MATERIALS PROVIDED below:

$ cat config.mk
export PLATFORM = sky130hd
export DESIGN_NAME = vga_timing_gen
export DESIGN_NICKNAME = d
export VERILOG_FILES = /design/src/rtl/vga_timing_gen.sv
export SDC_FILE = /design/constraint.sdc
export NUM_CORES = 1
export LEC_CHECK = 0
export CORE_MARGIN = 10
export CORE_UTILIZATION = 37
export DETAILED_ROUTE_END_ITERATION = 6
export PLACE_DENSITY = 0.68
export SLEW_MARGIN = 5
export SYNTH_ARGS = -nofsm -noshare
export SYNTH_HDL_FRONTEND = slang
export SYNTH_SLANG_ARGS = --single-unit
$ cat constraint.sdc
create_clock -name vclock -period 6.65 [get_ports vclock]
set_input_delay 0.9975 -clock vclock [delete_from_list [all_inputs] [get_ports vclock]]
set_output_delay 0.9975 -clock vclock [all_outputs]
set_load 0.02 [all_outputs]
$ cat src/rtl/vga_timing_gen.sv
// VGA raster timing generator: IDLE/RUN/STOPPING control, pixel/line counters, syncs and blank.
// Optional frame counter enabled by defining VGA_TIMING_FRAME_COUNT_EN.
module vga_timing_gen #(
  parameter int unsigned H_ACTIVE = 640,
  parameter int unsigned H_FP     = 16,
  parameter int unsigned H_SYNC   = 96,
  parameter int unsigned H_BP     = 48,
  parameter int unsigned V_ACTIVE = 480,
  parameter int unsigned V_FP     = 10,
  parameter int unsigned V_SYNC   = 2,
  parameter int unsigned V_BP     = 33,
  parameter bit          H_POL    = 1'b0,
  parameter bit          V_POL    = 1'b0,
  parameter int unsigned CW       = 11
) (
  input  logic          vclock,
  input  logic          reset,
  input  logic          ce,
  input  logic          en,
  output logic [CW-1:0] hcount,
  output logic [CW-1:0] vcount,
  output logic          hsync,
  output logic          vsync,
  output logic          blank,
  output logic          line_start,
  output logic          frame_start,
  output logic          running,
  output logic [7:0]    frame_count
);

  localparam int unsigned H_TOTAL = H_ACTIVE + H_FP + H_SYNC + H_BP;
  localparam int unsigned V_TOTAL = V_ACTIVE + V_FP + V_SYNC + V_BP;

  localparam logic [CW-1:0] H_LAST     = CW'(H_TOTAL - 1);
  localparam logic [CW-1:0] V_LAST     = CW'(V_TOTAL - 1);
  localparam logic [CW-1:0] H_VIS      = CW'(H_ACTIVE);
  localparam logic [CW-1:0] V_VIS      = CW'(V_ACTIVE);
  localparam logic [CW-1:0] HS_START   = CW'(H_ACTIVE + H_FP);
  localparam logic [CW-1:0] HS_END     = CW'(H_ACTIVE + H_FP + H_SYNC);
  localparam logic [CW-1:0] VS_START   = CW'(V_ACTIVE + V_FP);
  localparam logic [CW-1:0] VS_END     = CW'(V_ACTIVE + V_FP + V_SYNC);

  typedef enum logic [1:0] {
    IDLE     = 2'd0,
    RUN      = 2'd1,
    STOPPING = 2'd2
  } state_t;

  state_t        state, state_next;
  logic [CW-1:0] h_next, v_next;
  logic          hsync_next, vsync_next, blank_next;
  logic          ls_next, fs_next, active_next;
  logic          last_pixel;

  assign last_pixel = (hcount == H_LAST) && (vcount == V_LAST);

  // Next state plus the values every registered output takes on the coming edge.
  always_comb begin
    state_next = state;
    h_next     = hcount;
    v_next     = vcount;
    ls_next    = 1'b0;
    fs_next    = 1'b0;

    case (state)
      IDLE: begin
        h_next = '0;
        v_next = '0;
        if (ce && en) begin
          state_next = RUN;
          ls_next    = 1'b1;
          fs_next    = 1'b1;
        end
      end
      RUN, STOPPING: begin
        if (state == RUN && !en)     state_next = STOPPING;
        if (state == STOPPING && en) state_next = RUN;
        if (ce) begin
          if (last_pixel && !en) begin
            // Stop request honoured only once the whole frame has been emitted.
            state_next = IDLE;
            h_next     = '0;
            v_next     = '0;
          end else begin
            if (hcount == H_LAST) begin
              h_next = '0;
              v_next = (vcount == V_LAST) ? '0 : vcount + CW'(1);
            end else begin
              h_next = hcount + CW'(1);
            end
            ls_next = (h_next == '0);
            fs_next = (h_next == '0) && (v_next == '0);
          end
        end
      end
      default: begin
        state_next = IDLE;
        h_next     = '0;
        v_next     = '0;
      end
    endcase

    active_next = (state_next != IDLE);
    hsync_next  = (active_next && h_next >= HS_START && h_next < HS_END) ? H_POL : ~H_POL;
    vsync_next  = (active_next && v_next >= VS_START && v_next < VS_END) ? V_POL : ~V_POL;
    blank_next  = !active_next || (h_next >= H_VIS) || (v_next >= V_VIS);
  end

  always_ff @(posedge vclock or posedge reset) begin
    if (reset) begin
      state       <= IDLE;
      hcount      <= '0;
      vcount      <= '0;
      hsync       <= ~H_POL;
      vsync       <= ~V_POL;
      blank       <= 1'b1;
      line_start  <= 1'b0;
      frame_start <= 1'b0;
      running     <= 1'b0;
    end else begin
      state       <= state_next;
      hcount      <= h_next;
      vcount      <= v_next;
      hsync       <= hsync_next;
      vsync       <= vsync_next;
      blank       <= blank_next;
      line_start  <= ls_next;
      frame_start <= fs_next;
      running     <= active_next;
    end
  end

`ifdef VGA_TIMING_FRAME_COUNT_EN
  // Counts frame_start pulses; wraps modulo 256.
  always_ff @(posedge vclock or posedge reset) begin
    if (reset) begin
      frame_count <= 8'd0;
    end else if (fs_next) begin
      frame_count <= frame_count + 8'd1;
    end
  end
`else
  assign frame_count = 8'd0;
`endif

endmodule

End of MATERIALS PROVIDED.

__WHAT TO DO__.
Would you restate the records word for word?

__SOLUTION FOR THIS PROBLEM__.
$ cat config.mk
export PLATFORM = sky130hd
export DESIGN_NAME = vga_timing_gen
export DESIGN_NICKNAME = d
export VERILOG_FILES = /design/src/rtl/vga_timing_gen.sv
export SDC_FILE = /design/constraint.sdc
export NUM_CORES = 1
export LEC_CHECK = 0
export CORE_MARGIN = 10
export CORE_UTILIZATION = 37
export DETAILED_ROUTE_END_ITERATION = 6
export PLACE_DENSITY = 0.68
export SLEW_MARGIN = 5
export SYNTH_ARGS = -nofsm -noshare
export SYNTH_HDL_FRONTEND = slang
export SYNTH_SLANG_ARGS = --single-unit
$ cat constraint.sdc
create_clock -name vclock -period 6.65 [get_ports vclock]
set_input_delay 0.9975 -clock vclock [delete_from_list [all_inputs] [get_ports vclock]]
set_output_delay 0.9975 -clock vclock [all_outputs]
set_load 0.02 [all_outputs]
$ cat src/rtl/vga_timing_gen.sv
// VGA raster timing generator: IDLE/RUN/STOPPING control, pixel/line counters, syncs and blank.
// Optional frame counter enabled by defining VGA_TIMING_FRAME_COUNT_EN.
module vga_timing_gen #(
  parameter int unsigned H_ACTIVE = 640,
  parameter int unsigned H_FP     = 16,
  parameter int unsigned H_SYNC   = 96,
  parameter int unsigned H_BP     = 48,
  parameter int unsigned V_ACTIVE = 480,
  parameter int unsigned V_FP     = 10,
  parameter int unsigned V_SYNC   = 2,
  parameter int unsigned V_BP     = 33,
  parameter bit          H_POL    = 1'b0,
  parameter bit          V_POL    = 1'b0,
  parameter int unsigned CW       = 11
) (
  input  logic          vclock,
  input  logic          reset,
  input  logic          ce,
  input  logic          en,
  output logic [CW-1:0] hcount,
  output logic [CW-1:0] vcount,
  output logic          hsync,
  output logic          vsync,
  output logic          blank,
  output logic          line_start,
  output logic          frame_start,
  output logic          running,
  output logic [7:0]    frame_count
);

  localparam int unsigned H_TOTAL = H_ACTIVE + H_FP + H_SYNC + H_BP;
  localparam int unsigned V_TOTAL = V_ACTIVE + V_FP + V_SYNC + V_BP;

  localparam logic [CW-1:0] H_LAST     = CW'(H_TOTAL - 1);
  localparam logic [CW-1:0] V_LAST     = CW'(V_TOTAL - 1);
  localparam logic [CW-1:0] H_VIS      = CW'(H_ACTIVE);
  localparam logic [CW-1:0] V_VIS      = CW'(V_ACTIVE);
  localparam logic [CW-1:0] HS_START   = CW'(H_ACTIVE + H_FP);
  localparam logic [CW-1:0] HS_END     = CW'(H_ACTIVE + H_FP + H_SYNC);
  localparam logic [CW-1:0] VS_START   = CW'(V_ACTIVE + V_FP);
  localparam logic [CW-1:0] VS_END     = CW'(V_ACTIVE + V_FP + V_SYNC);

  typedef enum logic [1:0] {
    IDLE     = 2'd0,
    RUN      = 2'd1,
    STOPPING = 2'd2
  } state_t;

  state_t        state, state_next;
  logic [CW-1:0] h_next, v_next;
  logic          hsync_next, vsync_next, blank_next;
  logic          ls_next, fs_next, active_next;
  logic          last_pixel;

  assign last_pixel = (hcount == H_LAST) && (vcount == V_LAST);

  // Next state plus the values every registered output takes on the coming edge.
  always_comb begin
    state_next = state;
    h_next     = hcount;
    v_next     = vcount;
    ls_next    = 1'b0;
    fs_next    = 1'b0;

    case (state)
      IDLE: begin
        h_next = '0;
        v_next = '0;
        if (ce && en) begin
          state_next = RUN;
          ls_next    = 1'b1;
          fs_next    = 1'b1;
        end
      end
      RUN, STOPPING: begin
        if (state == RUN && !en)     state_next = STOPPING;
        if (state == STOPPING && en) state_next = RUN;
        if (ce) begin
          if (last_pixel && !en) begin
            // Stop request honoured only once the whole frame has been emitted.
            state_next = IDLE;
            h_next     = '0;
            v_next     = '0;
          end else begin
            if (hcount == H_LAST) begin
              h_next = '0;
              v_next = (vcount == V_LAST) ? '0 : vcount + CW'(1);
            end else begin
              h_next = hcount + CW'(1);
            end
            ls_next = (h_next == '0);
            fs_next = (h_next == '0) && (v_next == '0);
          end
        end
      end
      default: begin
        state_next = IDLE;
        h_next     = '0;
        v_next     = '0;
      end
    endcase

    active_next = (state_next != IDLE);
    hsync_next  = (active_next && h_next >= HS_START && h_next < HS_END) ? H_POL : ~H_POL;
    vsync_next  = (active_next && v_next >= VS_START && v_next < VS_END) ? V_POL : ~V_POL;
    blank_next  = !active_next || (h_next >= H_VIS) || (v_next >= V_VIS);
  end

  always_ff @(posedge vclock or posedge reset) begin
    if (reset) begin
      state       <= IDLE;
      hcount      <= '0;
      vcount      <= '0;
      hsync       <= ~H_POL;
      vsync       <= ~V_POL;
      blank       <= 1'b1;
      line_start  <= 1'b0;
      frame_start <= 1'b0;
      running     <= 1'b0;
    end else begin
      state       <= state_next;
      hcount      <= h_next;
      vcount      <= v_next;
      hsync       <= hsync_next;
      vsync       <= vsync_next;
      blank       <= blank_next;
      line_start  <= ls_next;
      frame_start <= fs_next;
      running     <= active_next;
    end
  end

`ifdef VGA_TIMING_FRAME_COUNT_EN
  // Counts frame_start pulses; wraps modulo 256.
  always_ff @(posedge vclock or posedge reset) begin
    if (reset) begin
      frame_count <= 8'd0;
    end else if (fs_next) begin
      frame_count <= frame_count + 8'd1;
    end
  end
`else
  assign frame_count = 8'd0;
`endif

endmodule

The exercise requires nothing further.